* [WHAT IS BEING ASKED] Starting with the line that contains "li1: 2276 /", reproduce each line through the end of the listing below, with no other output.

* [RECORDS TO PROCESS]
$ cat src/rtl/telemetry_tx.sv
// Purpose: encode queued (id, index, value) records into 12-byte ASCII telemetry frames.
// Latency: a record accepted into an empty idle block is popped next edge; byte 0 is valid after that edge.
// Backpressure: tx_valid/tx_data hold while tx_ready is low; req_ready drops when the FIFO is full.
module telemetry_tx #(
   parameter int DEPTH = 4,
   parameter int CW    = 8
) (
   input  logic          clk,
   input  logic          rst,
   input  logic          req_valid,
   output logic          req_ready,
   input  logic [1:0]    req_id,
   input  logic [3:0]    req_index,
   input  logic [15:0]   req_value,
   output logic          tx_valid,
   input  logic          tx_ready,
   output logic [7:0]    tx_data,
   output logic          busy,
   output logic [CW-1:0] frames_sent
);

   localparam int SWIDTH = 2;
   localparam int AW     = (DEPTH > 1) ? $clog2(DEPTH) : 1;
   localparam logic [AW:0] CNT_FULL = (AW+1)'(DEPTH);

   // S_OFF doubles as the idle state and S_A as the sending state.
   typedef enum logic [SWIDTH-1:0] {
      S_OFF = 2'd0,
      S_A   = 2'd1,
      S_B   = 2'd2,
      S_C   = 2'd3
   } state_t;

   // Record FIFO storage and bookkeeping.
   logic [21:0]   r_mem [DEPTH];
   logic [AW-1:0] r_wptr;
   logic [AW-1:0] r_rptr;
   logic [AW:0]   r_count;

   // Serializer state.
   state_t        r_state;
   state_t        w_state_nxt;
   logic [21:0]   r_frame;
   logic [3:0]    r_byte_idx;
   logic [7:0]    r_tx_data;
   logic [CW-1:0] r_frames_sent;

   logic          w_push;
   logic          w_pop;
   logic          w_adv;
   logic          w_done;
   logic          w_fifo_ne;
   logic [21:0]   w_head;

   // One uppercase ASCII hex digit.
   function automatic logic [7:0] f_hex(input logic [3:0] n);
      f_hex = (n > 4'd9) ? (8'h37 + {4'h0, n}) : (8'h30 + {4'h0, n});
   endfunction

   // Byte idx of the frame for record fr = {id, index, value}.
   function automatic logic [7:0] f_byte(input logic [21:0] fr, input logic [3:0] idx);
      case (idx)
         4'd0:    f_byte = 8'h75;
         4'd1:    f_byte = 8'h20;
         4'd2:    f_byte = fr[21] ? 8'h31 : 8'h30;
         4'd3:    f_byte = fr[20] ? 8'h31 : 8'h30;
         4'd4:    f_byte = 8'h20;
         4'd5:    f_byte = f_hex(fr[19:16]);
         4'd6:    f_byte = 8'h20;
         4'd7:    f_byte = f_hex(fr[15:12]);
         4'd8:    f_byte = f_hex(fr[11:8]);
         4'd9:    f_byte = f_hex(fr[7:4]);
         4'd10:   f_byte = f_hex(fr[3:0]);
         default: f_byte = 8'h0A;
      endcase
   endfunction

   assign req_ready   = (r_count != CNT_FULL);
   assign w_push      = req_valid && req_ready;
   assign w_fifo_ne   = (r_count != '0);
   assign w_head      = r_mem[r_rptr];
   assign tx_valid    = (r_state == S_A);
   assign tx_data     = r_tx_data;
   assign busy        = (r_state == S_A) || w_fifo_ne;
   assign frames_sent = r_frames_sent;

   // FIFO storage write; contents need no reset since count gates every read.
   always_ff @(posedge clk) begin
      if (w_push) begin
         r_mem[r_wptr] <= {req_id, req_index, req_value};
      end
   end

   // FIFO pointers and occupancy; a full FIFO never pushes even if popping.
   always_ff @(posedge clk or posedge rst) begin
      if (rst) begin
         r_wptr  <= '0;
         r_rptr  <= '0;
         r_count <= '0;
      end else begin
         if (w_push) r_wptr <= r_wptr + 1'b1;
         if (w_pop)  r_rptr <= r_rptr + 1'b1;
         if (w_push && !w_pop)      r_count <= r_count + 1'b1;
         else if (w_pop && !w_push) r_count <= r_count - 1'b1;
      end
   end

   // State register.
   always_ff @(posedge clk or posedge rst) begin
      if (rst) r_state <= S_OFF;
      else     r_state <= w_state_nxt;
   end

   // Next state and datapath strobes; the last byte reloads directly when more records wait.
   always_comb begin
      w_state_nxt = r_state;
      w_pop       = 1'b0;
      w_adv       = 1'b0;
      w_done      = 1'b0;
      case (r_state)
         S_OFF: begin
            if (w_fifo_ne) begin
               w_pop       = 1'b1;
               w_state_nxt = S_A;
            end
         end
         S_A: begin
            if (tx_ready) begin
               if (r_byte_idx == 4'd11) begin
                  w_done = 1'b1;
                  if (w_fifo_ne) w_pop       = 1'b1;
                  else           w_state_nxt = S_OFF;
               end else begin
                  w_adv = 1'b1;
               end
            end
         end
         default: w_state_nxt = S_OFF;
      endcase
   end

   // Frame holding register, byte index, registered output byte and frame counter.
   always_ff @(posedge clk or posedge rst) begin
      if (rst) begin
         r_frame       <= '0;
         r_byte_idx    <= '0;
         r_tx_data     <= 8'h00;
         r_frames_sent <= '0;
      end else begin
         if (w_pop) begin
            r_frame    <= w_head;
            r_byte_idx <= 4'd0;
            r_tx_data  <= 8'h75;
         end else if (w_adv) begin
            r_byte_idx <= r_byte_idx + 4'd1;
            r_tx_data  <= f_byte(r_frame, r_byte_idx + 4'd1);
         end else if (w_done) begin
            r_tx_data  <= 8'h00;
         end
         if (w_done) r_frames_sent <= r_frames_sent + 1'b1;
      end
   end

endmodule

$ cat config.mk
export PLATFORM = sky130hd
export DESIGN_NAME = telemetry_tx
export DESIGN_NICKNAME = d
export VERILOG_FILES = /design/src/rtl/telemetry_tx.sv
export SDC_FILE = /design/constraint.sdc
export NUM_CORES = 1
export LEC_CHECK = 0
export ABC_AREA = 1
export CAP_MARGIN = 40
export CORE_AREA = 2 2 122 124
export CTS_CLUSTER_DIAMETER = 60
export CTS_CLUSTER_SIZE = 30
export DETAILED_ROUTE_END_ITERATION = 10
export DIE_AREA = 0 0 124 126
export PLACE_DENSITY = 0.76
export SLEW_MARGIN = 5
export SYNTH_ARGS = -nofsm -noshare
export SYNTH_HDL_FRONTEND = slang
export SYNTH_SLANG_ARGS = --single-unit
export TNS_END_PERCENT = 30
$ cat constraint.sdc
create_clock -name clk -period 1.9 [get_ports clk]
set_clock_uncertainty 0.1 [all_clocks]
set_input_delay 0.19 -clock clk [delete_from_list [all_inputs] [get_ports clk]]
set_output_delay 0.19 -clock clk [all_outputs]
set_load 0.05 [all_outputs]
==> results of run 1 <==
==> stage by stage <==
step | utilization, % | cells | setup slack (ns) | power [mW]
2_1_floorplan | - | 619 | -0.0531 | 7.65
3_3_place_gp | 51.1 | 865 | -0.0283 | 9.15
3_5_place_dp | 51.1 | 865 | -0.0744 | 9.35
4_1_cts | 56.0 | 898 | -0.0117 | 13.3
5_1_grt | 56.9 | 901 | -0.109 | 14.4
6_report | 56.9 | 901 | -0.0368 | 13.6
==> registers in the layout, summed over array words and instances (netlist names) <==
register     flops
r_frame         22
r_count          3
r_rptr           2
r_wptr           2
r_state          1
r_mem           88
frames_sent      8
tx_data          7
r_byte_idx       4
==> cells in the final DEF, fill, tap and decap left out, types with 2 or more instances in the layout <==
| cell type | Yosys | layout |
|---|---|---|
| a21oi_1 | 17 | 15 |
| a21oi_2 | 0 | 2 |
| a22oi_1 | 2 | 2 |
| a31oi_1 | 5 | 5 |
| and3_1 | 2 | 2 |
| buf_12 | 0 | 6 |
| buf_4 | 2 | 38 |
| bufinv_16 | 0 | 7 |
| clkbuf_16 | 0 | 17 |
| clkdlybuf4s50_1 | 0 | 27 |
| clkinv_4 | 0 | 2 |
| dfrtp_1 | 49 | 45 |
| dfrtp_2 | 0 | 4 |
| dlygate4sd2_1 | 0 | 13 |
| edfxtp_1 | 88 | 88 |
| ha_1 | 21 | 13 |
| ha_2 | 0 | 4 |
| ha_4 | 0 | 4 |
| inv_1 | 45 | 38 |
| inv_2 | 5 | 11 |
| inv_4 | 1 | 2 |
| inv_6 | 0 | 2 |
| nand2_1 | 106 | 100 |
| nand2_2 | 5 | 9 |
| nand2_4 | 1 | 3 |
| nand3_1 | 26 | 26 |
| nand3_2 | 6 | 4 |
| nand3_4 | 1 | 3 |
| nand3b_1 | 2 | 2 |
| nand4_1 | 5 | 5 |
| nor2_1 | 93 | 85 |
| nor2_2 | 0 | 8 |
| nor2_4 | 3 | 3 |
| o21ai_0 | 72 | 65 |
| o21ai_1 | 4 | 7 |
| o21ai_2 | 0 | 3 |
| o22ai_1 | 18 | 18 |
| or2_2 | 2 | 2 |
| xnor2_1 | 6 | 6 |
| xor2_1 | 5 | 5 |
==> cells in the mapped netlist (all sizes together) <==
master	number	area, µm²
nand2	112	440
nor2	96	383
edfxtp	88	2640
o21ai	76	380
inv	51	194
dfrtp	49	1230
nand3	33	208
ha	21	263
o22ai	18	113
a21oi	17	85.1
buf	10	52.6
clkbuf	10	37.5
nand4	6	43.8
xnor2	6	52.6
a31oi	5	31.3
xor2	5	43.8
nor3	3	15.0
a22oi	2	15.0
and3	2	12.5
nand3b	2	15.0
or2	2	12.5
a21boi	1	7.51
conb	1	3.75
fa	1	20.0
mux2	1	11.3
nor2b	1	6.26
==> worst max-delay path, stage by stage (launching register included) <==
cell and delay [ns]:
dfrtp_2 0.39, ha_4 0.16, nand3_4 0.09, o21ai_4 0.17, nand2_2 0.10, ha_4 0.16, inv_2 0.06, fa_2 0.43
nor2_2 0.10, a21oi_2 0.04
==> per-layer routing <==
layer  vias up  part of all wire (%)  global-route usage [%]
met2       127                    52                    31.9
li1       2284                     -                       -
met4         0                   1.6                    7.67
met5         -                     0                       0
met3        20                   4.2                    4.98
met1      2294                    42                    22.9
==> cell type report <==
class	instances	area [µm²]
Fill cell	1142	6160
Sequential cell	137	3870
Multi-Input combinational cell	411	2330
Timing Repair Buffer	86	813
Clock buffer	19	443
Clock inverter	13	264
Tap cell	184	230
Inverter	51	196
==> cell families after synthesis <==
logic type / after synthesis
AOI/OAI and AO/OA: 119
adders and majority gates: 22
buffers and inverters: 71
xor gates and xnor gates: 11
DFF: 137
and+or+nand+nor: 257
other: 1
muxes: 1
==> where the power goes <==
group / switching (mW) / internal (mW)
combinational: 3.27 / 1.91
clock: 1.25 / 2.65
sequential: 0.478 / 4.03
==> repair_timing <==
action | in CTS | in global routing
setup buffers | 1 | 3
resized for setup | 16 | 38
endpoints found under the setup margin | 18 | 14
pin swaps | 2 | 8
==> how the worst max path moves through the flow <==
stage	start	end	slack, ns	cells after the start
after detailed placement	tx_ready	r_count[1]	-0.07	9
final	r_byte_idx[0]	r_count[1]	-0.04	9
after floorplan	r_byte_idx[1]	r_count[2]	-0.05	10
after global placement	tx_ready	r_count[1]	-0.03	9
after CTS	r_byte_idx[0]	r_count[2]	-0.01	10
after global routing	r_byte_idx[0]	r_count[1]	-0.11	9
==> metrics.cfg, run 1 <==
[run_status]
outcome = complete, but fails checks
failed_checks = setup timing

[global_route]
overflow = 0
grt_max_degree = 50
grt_first_pass_wirelength_mm = 22.6
grt_pass1_vias = 4725
antenna_found_initial = 0
gr-usage-all-layers_pct = 18.9

[floorplan]
die-area_mm2 = 0.0156
io_pins = 45
die-height_um = 126
row_count = 44
initial_core_util_pct = 44.1
design.core.area_mm2 = 0.0143
die_w_um = 124

[cts]
root_buffer = clkbuf_16
cts_buffers = 17
cts_tree = done
cts_max_path_buffers = 2
htree_levels = 4
cts.sinks = 137
clk_latency_ns = 0.43
cts.hold.buffers_added = 0
path_clk_slew_ns = 0.06

[synth]
yosys-mux-area-fraction_pct = 0.178
yosysWarnings = 0
synth_xor_area_share_pct = 1.53
synth_compound_area_share_pct = 10.0
yosys.area_share.adder_pct = 4.48
yosys_register_bits = 137
yosys.area_share.simple_pct = 18.0
synth_nets = 667
syn_avg_cell_area_um2 = 10.2
yosysUniqueCellTypes = 37
synthCells = 619
synth_top_family_by_area = simple AND/OR/NAND/NOR gates
syn-cell-area_mm2 = 0.00631
synth_seq_area_share_pct = 61.3

[timing]
finalHoldViolCount = 0
finalSetupTns_ns = -0.0747
finalSetupViolations = 3
relSlewSlack_pct = 66.3
tightestPinTransition_ns = 0.504
slew_viol_final = 0
rsz0062_at_grt = yes
max_freq_mhz = 516
finalWorstSetupSlack_ns = -0.0368
hold_slack_ns = 0.0331
min_period_ns = 1.94
fin_crit_sh_pct = 102

[run]
drv_cap = 0

[drt]
post-route-drc-count = 0
totalWireLength_mm = 14.0
routedWlPerCell_um = 15.6
routed_via_density = 5.24
dr.pass1.iters = 7
vias = 4725
antenna_left = 0
first_iter_violations = 354

[place]
gp_congestion = 0.889
io_buffers = 43
dpl_cell_area_mm2 = 0.00731
dp_hpwl_mm = 9.14

[setup_path]
reg2reg_to = r_count[1]
worstSetupEndpointType = register
reg2reg_depth = 9
r2r-start = r_byte_idx[0]
arrival_ns = 2.14
startpoint_type = register
required_ns = 2.11
timing.setup.critical_path_class = register to register
r2r_slack_ns = -0.04
path_max_fanout = 3

[finish]
drive_gt1_share_pct = 20.1
syn2layout_area_growth_pct = 29.1
nNetsFinal = 752
diodes = 0
final_area_mm2 = 0.00815

[power_and_ir_drop]
ir_worst_vdd_mv = 0.990
powerDensity_mw_per_mm2 = 1660
total_leakage_power_nw = 3.39

[hold_path]
hold_path_class = input pin to asynchronous set/reset pin

Power figures use the tool's default switching activity.
==> inputs of run 2 (changes only) <==
TNS_END_PERCENT = unset   (was 30)
==> metrics.cfg, run 2 (synthesized netlist as in run 1, its figures left out) <==
[run_status]
outcome = complete, but fails checks
failed_checks = setup timing

[timing]
fin_crit_sh_pct = 102  ; -0.39 points
finalWorstSetupSlack_ns = -0.0295  ; +0.00734 ns
rsz0062_at_grt = yes
tightestPinTransition_ns = 0.576  ; +0.0719 ns
min_period_ns = 1.93  ; -0.00734 ns
hold_slack_ns = 0.0543  ; +0.0212 ns
relSlewSlack_pct = 61.5  ; -4.7 points
finalHoldViolCount = 0  ; unchanged
slew_viol_final = 0  ; unchanged
finalSetupViolations = 1  ; -2
max_freq_mhz = 518  ; +0.38%

[setup_path]
required_ns = 2.10  ; about the same
path_buf_inv = 2  ; +1
path_max_fanout = 3  ; unchanged
cp_top_family = adder cells
cpPeakStageDelay_ns = 0.44  ; about the same
cpMostUsedCell = inv_2
worstSetupEndpointType = register
crit_slowest_cell = dfrtp_1
timing.setup.critical_path_class = register to register
crit_chain = nor3_4 > inv_2 > nand2_4 > ha_4 > inv_2 > fa_2 > a21oi_2 > o21ai_1 > xnor2_1
arrival_ns = 2.13  ; about the same
startpoint_type = register

[power_and_ir_drop]
power.internal_mw = 8.09  ; -5.8%
p_comb_share_pct = 39.5  ; +1.4 points
pwr-share-clk_pct = 25.9  ; -2.8 points
total_power_mw = 13.1  ; -3.7%
ir_worst_vdd_mv = 0.974  ; -1.6%
switching_share_pct = 38.1  ; +1.3 points
total_leakage_power_nw = 3.36  ; -1.0%
p_switching_mw = 4.98  ; -0.18%
p_seq_share_pct = 34.6  ; +1.4 points
powerDensity_mw_per_mm2 = 1620  ; -2.8%

[floorplan]
die_w_um = 124  ; unchanged
io_pins = 45  ; unchanged
die-area_mm2 = 0.0156  ; unchanged
initial_core_util_pct = 44.1  ; unchanged
design.core.area_mm2 = 0.0143  ; unchanged
row_count = 44  ; unchanged
die-height_um = 126  ; unchanged

[place]
dpl_worst_slack_ns = -0.0918  ; -0.0173 ns
dp_hpwl_mm = 9.36  ; +2.4%
gp_congestion = 0.923  ; +3.8%
io_buffers = 43  ; unchanged
dpl_cell_area_mm2 = 0.00728  ; -0.38%

[global_route]
gr-usage-all-layers_pct = 19.3  ; +0.41 points
grtUsageMet1_pct = 23.9  ; +0.92 points
gr-usage-met3_pct = 3.76  ; -1.2 points
overflow = 0  ; unchanged
grt_first_pass_wirelength_mm = 22.9  ; +1.5%
grt_pass1_vias = 4694  ; -0.66%
antenna_found_initial = 0  ; unchanged
grt_max_degree = 47  ; -6.0%
grtUsageMet2_pct = 32.9  ; +1.0 points
busiest_layer = met2

[cts]
path_clk_slew_ns = 0.06  ; about the same
cts_max_path_buffers = 2  ; unchanged
cts.sinks = 137  ; unchanged
root_buffer = clkbuf_16
htree_levels = 4  ; unchanged
cts_buffers = 17  ; unchanged
cts.hold.buffers_added = 0  ; unchanged
cts_tree = done
clk_latency_ns = 0.41  ; -0.02 ns

[drt]
vias = 4771  ; +0.97%
dr.pass1.iters = 5  ; -2
totalWireLength_mm = 14.7  ; +4.8%
antenna_left = 0  ; unchanged
routed_via_density = 5.31  ; +1.3%
first_iter_violations = 383  ; +8.2%
routedWlPerCell_um = 16.4  ; +5.2%
post-route-drc-count = 0  ; unchanged

[finish]
fillers = 1166  ; +2.1%
most-common-layout-cells = nand2_1 (100), edfxtp_1 (88), nor2_1 (83), o21ai_0 (66), dfrtp_1 (45)
largest_reg_flops = 88  ; unchanged
utilization_pct = 56.4  ; -0.56 points
top_register = r_mem
final_area_mm2 = 0.00807  ; -0.98%
nNetsFinal = 749  ; -0.40%
syn2layout_area_growth_pct = 27.8
drive_gt1_share_pct = 19.3  ; -0.76 points
diodes = 0  ; unchanged
layout_commonest_cell = nand2_1

[hold_path]
hold_path_class = input pin to asynchronous set/reset pin

[run]
drv_cap = 0  ; unchanged

[run 2: path summary, 6_finish.rpt]
kind / startpoint / to / slack, ns / cells after the start
max: r_count[0] / r_count[2] / -0.03 / 9
min: rst / r_count[2] / 0.05 / 2
max reg2reg: r_count[0] / r_count[2] / -0.03 / 9
min reg2reg: tx_data[3] / tx_data[3] / 0.38 / 2
max in group asynchronous: rst / r_frame[8] / 1.11 / 3
min in group clk: req_value[0] / r_mem[3][0] / 0.31 / 1
[run 2: stage by stage]
stage / std cells / TNS, ns
2_1_floorplan: 619 / -0.0845
3_3_place_gp: 857 / -0.0267
3_5_place_dp: 857 / -0.255
4_1_cts: 893 / -0.0151
5_1_grt: 898 / -0.353
6_report: 898 / -0.0295
[run 2: final cells by class]
type	count	area, µm²	area share (%)
multi-input combinational	411	2320	28.8
clock inverter	12	174	2.15
timing repair buffer	83	836	10.4
clock buffer	20	437	5.41
inverter	51	199	2.46
tap	184	230	2.85
sequential	137	3870	48.0
[run 2: power by group through the flow]
| stage | Clock [mW] | Combinational (mW) | Sequential (mW) |
|---|---|---|---|
| floorplan | 0 | 2.89 | 4.77 |
| global placement | 0 | 4.73 | 4.49 |
| detailed placement | 0 | 4.91 | 4.53 |
| CTS | 3.43 | 4.93 | 4.49 |
| global route | 3.56 | 5.70 | 4.59 |
| finish | 3.38 | 5.17 | 4.52 |
[run 2: repair_timing]
action / 4_1_cts / 5_1_grt
pin swaps: 6 / 6
setup endpoints to repair: 22 / 18
resized for setup: 20 / 35
gates cloned: 0 / 1
setup buffers: 4 / 4
[run 2: layer usage]
metal / vias up / wire length [µm]
li1: 2276 / -
met1: 2317 / 6110
met2: 155 / 7600
met3: 23 / 739
met4: 0 / 255
met5: - / 0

* [ANSWER TO THE EXERCISE]
li1: 2276 / -
met1: 2317 / 6110
met2: 155 / 7600
met3: 23 / 739
met4: 0 / 255
met5: - / 0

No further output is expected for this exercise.